### config.mk
export PLATFORM = sky130hd
export DESIGN_NAME = nibble_serial_adder
export DESIGN_NICKNAME = d
export VERILOG_FILES = /design/src/rtl/nibble_serial_adder.sv
export SDC_FILE = /design/constraint.sdc
export NUM_CORES = 1
export LEC_CHECK = 0
export ABC_AREA = 0
export CORE_ASPECT_RATIO = 0.9
export CORE_MARGIN = 10
export CORE_UTILIZATION = 50
export CTS_CLUSTER_SIZE = 12
export DETAILED_ROUTE_END_ITERATION = 10
export GPL_TIMING_DRIVEN = 0
export HOLD_SLACK_MARGIN = 0.08
export PLACE_DENSITY = 0.79
export SETUP_SLACK_MARGIN = 0.15
export SYNTH_ARGS = -nofsm -noshare
export SYNTH_HDL_FRONTEND = slang
export SYNTH_SLANG_ARGS = --single-unit
### constraint.sdc
create_clock -name clk -period 1.7 [get_ports clk]
set_input_delay 0.34 -clock clk [delete_from_list [all_inputs] [get_ports clk]]
set_output_delay 0.34 -clock clk [all_outputs]
set_load 0.05 [all_outputs]
### src/rtl/nibble_serial_adder.sv
// Serial WIDTH-bit adder: one 4-bit carry-lookahead nibble per clock, LSB nibble first.
// Optional signed-overflow output enabled by defining NSA_OVERFLOW_EN.
module nibble_serial_adder #(
   parameter int unsigned WIDTH = 16
) (
   input  logic             clk,
   input  logic             rst,
   input  logic             in_valid,
   output logic             in_ready,
   input  logic [WIDTH-1:0] din1,
   input  logic [WIDTH-1:0] din2,
   input  logic             cin,
   output logic             out_valid,
   input  logic             out_ready,
   output logic [WIDTH-1:0] dout,
   output logic             cout
`ifdef NSA_OVERFLOW_EN
  ,output logic             ovf
`endif
);

   localparam int unsigned NIB = WIDTH / 4;
   localparam int unsigned CW  = (NIB > 1) ? $clog2(NIB) : 1;

   typedef enum logic [1:0] {IDLE, RUN, DONE} state_t;

   state_t           state, state_nx;
   logic [WIDTH-1:0] a_sr, a_nx;
   logic [WIDTH-1:0] b_sr, b_nx;
   logic [WIDTH-1:0] res_r, res_nx;
   logic             carry_r, carry_nx;
   logic [CW-1:0]    nib_cnt, nib_cnt_nx;
   logic             in_ready_r, in_ready_nx;
   logic             out_valid_r, out_valid_nx;
`ifdef NSA_OVERFLOW_EN
   logic             a_msb, a_msb_nx;
   logic             b_msb, b_msb_nx;
   logic             ovf_r, ovf_nx;
`endif

   // 4-bit carry-lookahead slice on the low nibbles of the operand shifters
   logic [3:0] g, p, c, slice_sum;
   logic       slice_cout;

   always_comb begin
      g    = a_sr[3:0] & b_sr[3:0];
      p    = a_sr[3:0] ^ b_sr[3:0];
      c[0] = carry_r;
      c[1] = g[0] | (p[0] & c[0]);
      c[2] = g[1] | (p[1] & g[0]) | (p[1] & p[0] & c[0]);
      c[3] = g[2] | (p[2] & g[1]) | (p[2] & p[1] & g[0]) | (p[2] & p[1] & p[0] & c[0]);
      slice_cout = g[3] | (p[3] & g[2]) | (p[3] & p[2] & g[1]) | (p[3] & p[2] & p[1] & g[0])
                 | (p[3] & p[2] & p[1] & p[0] & c[0]);
      slice_sum  = p ^ c;
   end

   // next-state and datapath update
   always_comb begin
      state_nx     = state;
      a_nx         = a_sr;
      b_nx         = b_sr;
      res_nx       = res_r;
      carry_nx     = carry_r;
      nib_cnt_nx   = nib_cnt;
      in_ready_nx  = 1'b0;
      out_valid_nx = 1'b0;
`ifdef NSA_OVERFLOW_EN
      a_msb_nx     = a_msb;
      b_msb_nx     = b_msb;
      ovf_nx       = 1'b0;
`endif
      case (state)
         IDLE: begin
            in_ready_nx = 1'b1;
            if (in_valid && in_ready_r) begin
               a_nx        = din1;
               b_nx        = din2;
               carry_nx    = cin;
               nib_cnt_nx  = '0;
               in_ready_nx = 1'b0;
               state_nx    = RUN;
`ifdef NSA_OVERFLOW_EN
               a_msb_nx    = din1[WIDTH-1];
               b_msb_nx    = din2[WIDTH-1];
`endif
            end
         end
         RUN: begin
            a_nx       = a_sr >> 4;
            b_nx       = b_sr >> 4;
            res_nx     = (res_r >> 4) | (WIDTH'(slice_sum) << (WIDTH - 4));
            carry_nx   = slice_cout;
            nib_cnt_nx = nib_cnt + CW'(1);
            if (nib_cnt == CW'(NIB - 1)) begin
               state_nx     = DONE;
               out_valid_nx = 1'b1;
`ifdef NSA_OVERFLOW_EN
               // the final slice sum MSB is the result MSB
               ovf_nx       = (a_msb == b_msb) && (slice_sum[3] != a_msb);
`endif
            end
         end
         DONE: begin
            out_valid_nx = 1'b1;
`ifdef NSA_OVERFLOW_EN
            ovf_nx       = ovf_r;
`endif
            if (out_ready) begin
               state_nx     = IDLE;
               out_valid_nx = 1'b0;
               in_ready_nx  = 1'b1;
`ifdef NSA_OVERFLOW_EN
               ovf_nx       = 1'b0;
`endif
            end
         end
         default: state_nx = IDLE;
      endcase
   end

   // state and datapath registers
   always_ff @(posedge clk) begin
      if (rst) begin
         state       <= IDLE;
         a_sr        <= '0;
         b_sr        <= '0;
         res_r       <= '0;
         carry_r     <= 1'b0;
         nib_cnt     <= '0;
         in_ready_r  <= 1'b0;
         out_valid_r <= 1'b0;
`ifdef NSA_OVERFLOW_EN
         a_msb       <= 1'b0;
         b_msb       <= 1'b0;
         ovf_r       <= 1'b0;
`endif
      end else begin
         state       <= state_nx;
         a_sr        <= a_nx;
         b_sr        <= b_nx;
         res_r       <= res_nx;
         carry_r     <= carry_nx;
         nib_cnt     <= nib_cnt_nx;
         in_ready_r  <= in_ready_nx;
         out_valid_r <= out_valid_nx;
`ifdef NSA_OVERFLOW_EN
         a_msb       <= a_msb_nx;
         b_msb       <= b_msb_nx;
         ovf_r       <= ovf_nx;
`endif
      end
   end

   assign in_ready  = in_ready_r;
   assign out_valid = out_valid_r;
   assign dout      = res_r;
   assign cout      = carry_r;
`ifdef NSA_OVERFLOW_EN
   assign ovf       = ovf_r;
`endif

endmodule

==> results of run 1 <==
final cells by class:
cell class	instances	area, um2
flip-flops and latches	55	1110
well taps	65	81.3
inverters	7	33.8
clock inverters	2	60.1
plain buffers	18	173
fillers	360	1400
multi-input cells	170	1420
clock buffers	6	72.6
repair buffers	61	549
worst min-delay path by stage:
stage,from,endpoint,slack [ns],cells past startpoint
floorplan,nib_cnt[0]$_SDFFE_PP0P_,nib_cnt[0]$_SDFFE_PP0P_,0.44,2
global placement,nib_cnt[0]$_SDFFE_PP0P_,nib_cnt[0]$_SDFFE_PP0P_,0.45,2
detailed placement,nib_cnt[0]$_SDFFE_PP0P_,nib_cnt[0]$_SDFFE_PP0P_,0.46,2
CTS,nib_cnt[0]$_SDFFE_PP0P_,nib_cnt[0]$_SDFFE_PP0P_,0.48,2
global route,nib_cnt[0]$_SDFFE_PP0P_,nib_cnt[0]$_SDFFE_PP0P_,0.50,2
finish,nib_cnt[0]$_SDFFE_PP0P_,nib_cnt[0]$_SDFFE_PP0P_,0.48,2
worst register-to-register path, delay by kind of cell, from the launching register on:
| kind | cells | cell delay [ns] |
|---|---|---|
| flip-flops | 1 | 0.35 |
| AND/OR/NAND/NOR | 1 | 0.07 |
| buffers and inverters | 4 | 0.46 |
| AO/OA/AOI/OAI | 2 | 0.48 |
| adder cells (fa/ha/maj) | 1 | 0.12 |
cell usage in the layout, fill, tap and decap left out, drive strengths merged:
cell type,n
o21bai,2
inv,7
nor4b,1
nor2b,1
dlygate4sd2,1
xor2,1
a22oi,8
a31oi,1
mux2i,38
o21a,1
ha,9
clkdlybuf4s15,5
or4,1
or2,1
buf,18
dfxtp,55
o32ai,1
bufinv,2
nor2,53
nand3,3
fa,1
clkbuf,25
nand2,7
a221oi,1
clkdlybuf4s50,36
nor3b,3
a32oi,1
nand3b,1
o21ai,2
a211oi,27
a21oi,6
state kept, by name, summed over array words and instances, names as in the netlist:
signal / cells
in_ready: 1
a_sr: 16
b_sr: 16
cout: 1
dout: 16
out_valid: 1
nib_cnt: 2
state: 2
metal layers:
metal | vias up | share of wire [%] | track usage [%]
met5 | - | 0 | 0
met1 | 970 | 43 | 18.0
li1 | 1022 | - | -
met2 | 34 | 52 | 24.9
met3 | 5 | 4.6 | 3.76
met4 | 0 | 1.1 | 5.22
timing repair:
| action | 4_1_cts | 5_1_grt |
|---|---|---|
| endpoints found under the setup margin | 58 | 69 |
| resized for setup | 49 | 45 |
| pin swaps | 2 | 7 |
| buffers inserted | 1 | 2 |
| cloned | 1 | 2 |
kinds of logic (layout without fill, tap and decap cells):
family | Yosys count | in the layout | share of synthesized area [%]
DFF | 55 | 55 | 42.9
AOI/OAI and AO/OA | 50 | 50 | 19.0
and+or+nand+nor | 71 | 71 | 11.8
buffers and inverters | 25 | 94 | 5.90
muxes | 38 | 38 | 14.8
xor gates and xnor gates | 1 | 1 | 0.341
adders and majority gates | 10 | 10 | 5.17
per-stage QoR:
stage                     hold WS (ns)  instance area [um2]  setup TNS, ns  cells
after CTS                        0.480                 3400              0    380
after detailed placement         0.464                 3200          -2.99    370
after global routing             0.502                 3500              0    384
after global placement           0.452                 3200          -2.85    370
final                            0.482                 3500              0    384
after floorplan                  0.444                 2570              0    250
power by group:
group	switching [uW]	leakage [uW]	internal, uW
combinational	1330	0.000762	1150
sequential	192	0.000450	1580
clock	428	0.0000654	589
total	1950	0.00128	3320
==> flow_summary.yaml, run 1 <==
status:
  status: "completed"
die:
  die_h_um: 88.0
  fp.dieW_um: 95.5
  initial_utilization_pct: 52.4
  placementRows: 24
  ios: 56
  coreArea_um2: 4890
  dieArea_um2: 8400
cts:
  clock_latency_ns: 0.31
  cts_max_path_buffers: 2
  clk_pin_slew_worst_paths_ns: 0.10
  hold_buffers: 0
  cts_root_buffer: "clkbuf_8"
  cts_inserted_buffers: 5
  cts_tree: "built"
  cts.sinks: 55
  cts.htree.levels: 2
logic_synthesis:
  synthTopCellsByArea: "dfxtp_1 43%, mux2i_1 15%, a211oi_2 12%"
  syn_nets: 297
  yosysWarningCount: 0
  synth_top_area_share_pct: 42.9
  synth_enable_flop_cells: 0
  synthArstFlopShare_pct: 0
  synthFlopType: "dfxtp_1"
  synthTopCellsByCount: "55 x dfxtp_1, 53 x nor2_1, 38 x mux2i_1"
  synth_cell_types: 34
  yosys.area.top_type: "dfxtp_1"
  post_synth_inst_count: 250
  netlist_area_um2: 2570
  synth-seq-cells: 55
  syn_avg_cell_area_um2: 10.3
  yosysMostFrequentCell: "dfxtp_1"
  ys_seq_area_share_pct: 42.9
worst_setup_path:
  cp_max_fo: 9
  critical_path_class: "flip-flop to flip-flop"
  path_delay_family: "compound AO/OA/AOI/OAI gates"
  cp-start-kind: "flip-flop"
  cp-end-kind: "flip-flop"
  required_ns: 1.92
  critPathLaunch: "state[1]$_SDFFE_PP0P_"
  crit_end: "a_sr[1]$_SDFFE_PP0P_"
  reg2reg_slack_ns: 0.14
  critPathMaxStageDelay_ns: 0.35
  path_buf_inv: 4
  crit_arrival_ns: 1.78
  path_cells: "inv_4 > ha_4 > buf_6 > inv_6 > o21ai_4 > buf_6 > nor2_1 > a211oi_2"
  cp.depth: 8
  cp_slowest_cell: "dfxtp_2"
  path_common_cell: "buf_6"
  r2r-start: "state[1]$_SDFFE_PP0P_"
  rr_endpoint: "a_sr[1]$_SDFFE_PP0P_"
  ff2ff_path_depth: 8
job:
  drv_cap: 0
hold_path:
  hp-class: "flip-flop to flip-flop"
global_routing:
  grt_max_degree: 17
  antenna_found_initial: 0
  grt_pass1_vias: 2008
  grt_pass1_wl_um: 9930
  overflow: 0
  grt_use_total_pct: 14.8
power:
  leakage_uw: 0.00128
  p_per_area_nw_per_um2: 1510
  ir_worst_vdd_mv: 1.04
  finalPower_uw: 5270
place:
  port_buffers: 55
  gp_congestion: 0.771
  dp_worst_setup_slack_ns: -0.206
  dp_hpwl_um: 4540
sta:
  max_freq_ghz: 0.640
  skew_ns: 0.0160
  setup_ws_ns: 0.139
  grt_setup_unrepaired: "yes"
  period_minus_slack_ns: 1.56
  hold_viol: 0
  slew-limit-headroom_pct: 48.2
  report.final.slew_viol_count: 0
  worst_pin_slew_ns: 0.777
  setup_viol: 0
  period_share_pct: 91.9
layout:
  final_util_pct: 71.4
  n_antenna_cell: 0
  layout-drive-gt1-share_pct: 27.0
  area_delta_synth_final_pct: 36.2
  final_nets: 365
route:
  antenna_left: 0
  vias: 2031
  drc_errors: 0
  wl_um: 6390
  wl_per_cell_um: 16.6
  via_per_inst: 5.29
  dr.pass1.iters: 4
  initialDrtViolationCount: 79
No activity file was read; power rests on OpenSTA's default activity.
==> run 2: changes to the inputs <==
--- a/config.mk
+++ b/config.mk
@@ -9,11 +9,11 @@
 export CORE_ASPECT_RATIO = 0.9
 export CORE_MARGIN = 10
 export CORE_UTILIZATION = 50
-export CTS_CLUSTER_SIZE = 12
+export CTS_CLUSTER_SIZE = 28
 export DETAILED_ROUTE_END_ITERATION = 10
 export GPL_TIMING_DRIVEN = 0
-export HOLD_SLACK_MARGIN = 0.08
 export PLACE_DENSITY = 0.79
+export RECOVER_POWER = 25
 export SETUP_SLACK_MARGIN = 0.15
 export SYNTH_ARGS = -nofsm -noshare
 export SYNTH_HDL_FRONTEND = slang
==> run 2 against run 1 <==
Non-clock buffer count did not move; wire length rose by 0.52%; worst hold slack got worse by 0.0035 ns; first-iteration DRC count fell by 11%; clock power barely moved; critical path type unchanged; highest routed layer unchanged.
==> flow_summary.yaml, run 2 (synthesized netlist as in run 1, its figures left out) <==
status:
  status: "completed"
sta:
  period_minus_slack_ns: 1.58
  hold_viol: 0
  setup_ws_ns: 0.117
  grt_setup_unrepaired: "yes"
  slew-limit-headroom_pct: 46.6
  report.final.slew_viol_count: 0
  period_share_pct: 93.1
  skew_ns: 0.0185
  setup_viol: 0
  worst_pin_slew_ns: 0.801
  max_freq_ghz: 0.632
  timing.setup.tns_ns: 0
layout:
  area_delta_synth_final_pct: 35.4
  final_nets: 365
  final_cell_mix: "53 x nor2_1, 52 x dfxtp_1, 36 x clkdlybuf4s50_1, 35 x mux2i_1, 25 x a211oi_2"
  n_antenna_cell: 0
  final_util_pct: 71.0
  layout-drive-gt1-share_pct: 22.6
  layout_commonest_cell: "nor2_1"
  fillerInstances: 371
route:
  dr.pass1.iters: 4
  via_per_inst: 5.27
  dr.max_layer_used: "met4"
  drc_errors: 0
  antenna_left: 0
  wl_per_cell_um: 16.7
  drt-met1-wl_um: 2830
  wl_um: 6420
  initialDrtViolationCount: 70
  wl_met2_um: 3260
  route.met3.wl_um: 261
  vias: 2025
place:
  port_buffers: 55
  gp_congestion: 0.771
  dp_hpwl_um: 4540
  dp_worst_setup_slack_ns: -0.206
global_routing:
  overflow: 0
  antenna_found_initial: 0
  grt_use_total_pct: 14.8
  grt_pass1_wl_um: 9930
  grt_pass1_vias: 2008
  grt_max_degree: 17
die:
  ios: 56
  coreArea_um2: 4890
  dieArea_um2: 8400
  placementRows: 24
  initial_utilization_pct: 52.4
  fp.dieW_um: 95.5
  die_h_um: 88.0
worst_setup_path:
  crit_arrival_ns: 1.80
  cp-start-kind: "flip-flop"
  reg2reg_slack_ns: 0.12
  required_ns: 1.92
  cp_max_fo: 9
  critical_path_class: "flip-flop to flip-flop"
  cp-end-kind: "flip-flop"
power:
  ir_worst_vdd_mv: 1.04
  clkPwrFrac_pct: 19.4
  p_per_area_nw_per_um2: 1510
  leakage_uw: 0.00123
  p_sw_share_pct: 37.2
  p_int_uw: 3300
  p_sw_uw: 1960
  p_comb_share_pct: 47.0
  power_frac_seq_pct: 33.6
cts:
  cts_inserted_buffers: 5
  clock_latency_ns: 0.32
  cts_tree: "built"
  cts.htree.levels: 2
  cts_max_path_buffers: 2
  clk_pin_slew_worst_paths_ns: 0.10
  cts_root_buffer: "clkbuf_8"
  cts.sinks: 55
job:
  drv_cap: 0
hold_path:
  hp-class: "flip-flop to flip-flop"
==> run 2: cell types whose count changed in the layout (fill, tap and decap cells not counted) <==
| cell | change |
|---|---|
| clkbuf_1 | +13 |
| clkbuf_2 | -11 |
| buf_2 | -1 |
| clkbuf_4 | -1 |
| dfxtp_1 | +1 |
| dfxtp_2 | -1 |
==> run 2: through the flow <==
stage,instance area (um2),hold WS (ns),total power [uW],cells
after floorplan,2570,0.444,3400,250
after global placement,3200,0.452,3860,370
after detailed placement,3200,0.464,3910,370
after CTS,3400,0.480,5030,380
after global routing,3480,0.502,5560,384
final,3480,0.478,5260,384
==> run 2: power groups by stage <==
stage                     Sequential (uW)  Clock [uW]  Combinational, uW
after floorplan                      1890           0               1510
after global placement               1750           0               2110
after detailed placement             1760           0               2150
after CTS                            1740        1030               2270
after global routing                 1800        1090               2680
final                                1770        1020               2470
==> run 2: layout make-up <==
| class | count | area [um2] | area share [%] |
|---|---|---|---|
| buffer | 18 | 170 | 4.90 |
| tap | 65 | 81.3 | 2.34 |
| multi-input combinational | 170 | 1420 | 40.8 |
| timing repair buffer | 61 | 533 | 15.3 |
| clock buffer | 6 | 72.6 | 2.09 |
| sequential | 55 | 1110 | 31.9 |
| clock inverter | 2 | 60.1 | 1.73 |
| inverter | 7 | 33.8 | 0.972 |
==> run 2: repair_timing <==
action	CTS	global route
setup endpoints to repair	58	69
gates resized for setup	49	45
hold buffers	0	0
pin swaps	2	7
cloned	1	2
buffers inserted	1	2
==> run 2: routing by layer <==
metal | vias up | global-route usage, %
li1 | 1019 | -
met1 | 971 | 18.0
met2 | 30 | 24.9
met3 | 5 | 3.76
met4 | 0 | 5.22
met5 | - | 0
==> run 2: worst max-delay path: stages, from the launching register on <==
cell and delay (ns):
dfxtp_1 0.36, inv_4 0.09, ha_4 0.12, buf_6 0.13, inv_6 0.06, o21ai_4 0.26
buf_6 0.19, nor2_1 0.07, a211oi_2 0.22
==> run 2: path summary, 6_finish.rpt <==
check                                             start  cells after the start                      end
worst max-delay path              state[1]$_SDFFE_PP0P_                      8     a_sr[1]$_SDFFE_PP0P_
worst min-delay path            nib_cnt[0]$_SDFFE_PP0P_                      2  nib_cnt[0]$_SDFFE_PP0P_
worst max register to register    state[1]$_SDFFE_PP0P_                      8     a_sr[1]$_SDFFE_PP0P_
worst min register to register  nib_cnt[0]$_SDFFE_PP0P_                      2  nib_cnt[0]$_SDFFE_PP0P_
==> run 3: changes to the inputs <==
==> constraint.sdc (replaced) <==
create_clock -name clk -period 1.59 [get_ports clk]
set_input_delay 0.318 -clock clk [delete_from_list [all_inputs] [get_ports clk]]
set_output_delay 0.318 -clock clk [all_outputs]
set_load 0.05 [all_outputs]
==> run 3 against run 2 <==
Final area grew 13%; worst setup slack lost 0.11 ns; count of clock-buffer cells in the layout shrank 1; sequential power grew 11%; clock power shrank 20%; global-route usage grew 3.9 points; power grew 20%.
==> flow_summary.yaml, run 3 (synthesized netlist as in run 1, its figures left out) <==
global_routing:
  grt_use_total_pct: 18.7
  grt_pass1_vias: 2474
  grt_max_degree: 19
  overflow: 0
  use_met2_pct: 32.9
  grt_pass1_wl_um: 12400
  antenna_found_initial: 0
  busiest_layer: "met2"
  use_met1_pct: 21.4
  grt_util_met3_pct: 3.93
worst_setup_path:
  critical_path_class: "flip-flop to flip-flop"
  cp_slowest_cell: "dfxtp_2"
  cp-end-kind: "flip-flop"
  path_cells: "inv_4 > buf_6 > ha_4 > nand3_4 > o21ai_4 > buf_6 > buf_8 > buf_12 > a211oi_2"
  cp_max_fo: 8
  required_ns: 1.84
  cp-start-kind: "flip-flop"
  critPathMaxStageDelay_ns: 0.37
  path_common_cell: "buf_6"
  crit_arrival_ns: 1.84
die:
  placementRows: 24
  initial_utilization_pct: 52.4
  die_h_um: 88.0
  ios: 56
  dieArea_um2: 8400
  coreArea_um2: 4890
  fp.dieW_um: 95.5
layout:
  n_antenna_cell: 0
  final_util_pct: 80.0
  final_cell_mix: "47 x dfxtp_1, 42 x nor2_1, 36 x clkdlybuf4s50_1, 35 x mux2i_1, 25 x a211oi_2"
  layout_commonest_cell: "dfxtp_1"
  layout-drive-gt1-share_pct: 40.0
  area_delta_synth_final_pct: 52.6
  design_area_um2: 3920
  final_nets: 381
sta:
  worst_pin_slew_ns: 0.824
  hold_ws_ns: 0.499
  hold_viol: 0
  skew_ns: 0.0279
  setup_viol: 0
  max_freq_ghz: 0.630
  period_minus_slack_ns: 1.59
  timing.setup.tns_ns: 0
  slew-limit-headroom_pct: 45.1
  period_share_pct: 99.8
  grt_setup_unrepaired: "yes"
  report.final.slew_viol_count: 0
route:
  via_per_inst: 5.62
  initialDrtViolationCount: 90
  vias: 2247
  wl_per_cell_um: 19.6
  drc_errors: 0
  dr.pass1.iters: 4
  antenna_left: 0
  wl_um: 7830
place:
  dp_hpwl_um: 4580
  port_buffers: 55
  gp_congestion: 0.790
  dpl_cell_area_um2: 3200
cts:
  cts_tree: "built"
  cts_max_path_buffers: 2
  clock_latency_ns: 0.33
  cts.sinks: 55
  hold_buffers: 0
  cts.htree.levels: 2
  cts_inserted_buffers: 5
  clk_pin_slew_worst_paths_ns: 0.13
  cts_root_buffer: "clkbuf_8"
hold_path:
  hp-class: "flip-flop to flip-flop"
power:
  leakage_uw: 0.00138
  finalPower_uw: 6330
  p_per_area_nw_per_um2: 1620
  ir_worst_vdd_mv: 0.893
job:
  drv_cap: 0
status:
  status: "completed"
run 3: cell types whose count changed in the layout (fill, tap and decap cells not counted), moves of 5 or more:
| cell | before | now |
|---|---|---|
| clkbuf_1 | 17 | 7 |
| clkdlybuf4s15_2 | 2 | 12 |
| nor2_2 | 0 | 8 |
| buf_6 | 5 | 14 |
| a22oi_1 | 7 | 0 |
| dfxtp_1 | 52 | 47 |
| nor2_1 | 53 | 42 |
| a22oi_2 | 1 | 8 |
run 3: what timing repair did:
| item | in CTS | in global routing |
|---|---|---|
| buffers inserted | 16 | 1 |
| resized for setup | 133 | 34 |
| hold endpoints to repair | 0 | 0 |
| pin swaps | 22 | 20 |
| endpoints found under the setup margin | 74 | 55 |
| gates cloned | 4 | 1 |
run 3: cell type report:
| cell class | count | area, um2 |
|---|---|---|
| fillers | 284 | 980 |
| plain buffers | 18 | 204 |
| clock inverters | 3 | 25.0 |
| clock buffers | 5 | 68.8 |
| inverters | 7 | 36.3 |
| flip-flops and latches | 55 | 1120 |
| repair buffers | 77 | 812 |
| well taps | 65 | 81.3 |
| multi-input cells | 170 | 1570 |
run 3: critical path, delay by kind of cell (launching register included):
kind	cells	cell delay [ns]
buf+inv	5	0.55
flops	1	0.37
compound gates	2	0.31
fa+ha+maj	1	0.18
simple gates	1	0.10
run 3: worst paths after layout:
path / from / to / slack, ns / cells after the start
worst min register to register: nib_cnt[0]$_SDFFE_PP0P_ / nib_cnt[0]$_SDFFE_PP0P_ / 0.50 / 2
worst min-delay path: nib_cnt[0]$_SDFFE_PP0P_ / nib_cnt[0]$_SDFFE_PP0P_ / 0.50 / 2
worst max register to register: state[1]$_SDFFE_PP0P_ / a_sr[5]$_SDFFE_PP0P_ / 0.002 / 9
worst max-delay path: state[1]$_SDFFE_PP0P_ / a_sr[5]$_SDFFE_PP0P_ / 0.002 / 9
run 3: routing by layer:
metal / up-vias / routed length, um
met5: - / 0
met4: 0 / 235
met3: 21 / 349
met2: 64 / 4050
met1: 1109 / 3200
li1: 1053 / -
run 3: metrics by stage:
step                setup slack, ns  std cells
finish                      0.00247        400
global placement             -0.281        370
CTS                          0.0575        398
detailed placement           -0.298        370
floorplan                     0.115        250
global route                -0.0315        400
run 3: power by group:
| group | switching [uW] | internal [uW] | leakage, uW |
|---|---|---|---|
| combinational | 1770 | 1770 | 0.000888 |
| clock | 504 | 317 | 0.0000443 |
| sequential | 264 | 1710 | 0.000452 |
| total | 2540 | 3790 | 0.00138 |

* TASK OBJECTIVE *
Look over the records above, and wherever a line contains the string "latches", copy that line.

* ANSWER SECTION *
flip-flops and latches	55	1110
| flip-flops and latches | 55 | 1120 |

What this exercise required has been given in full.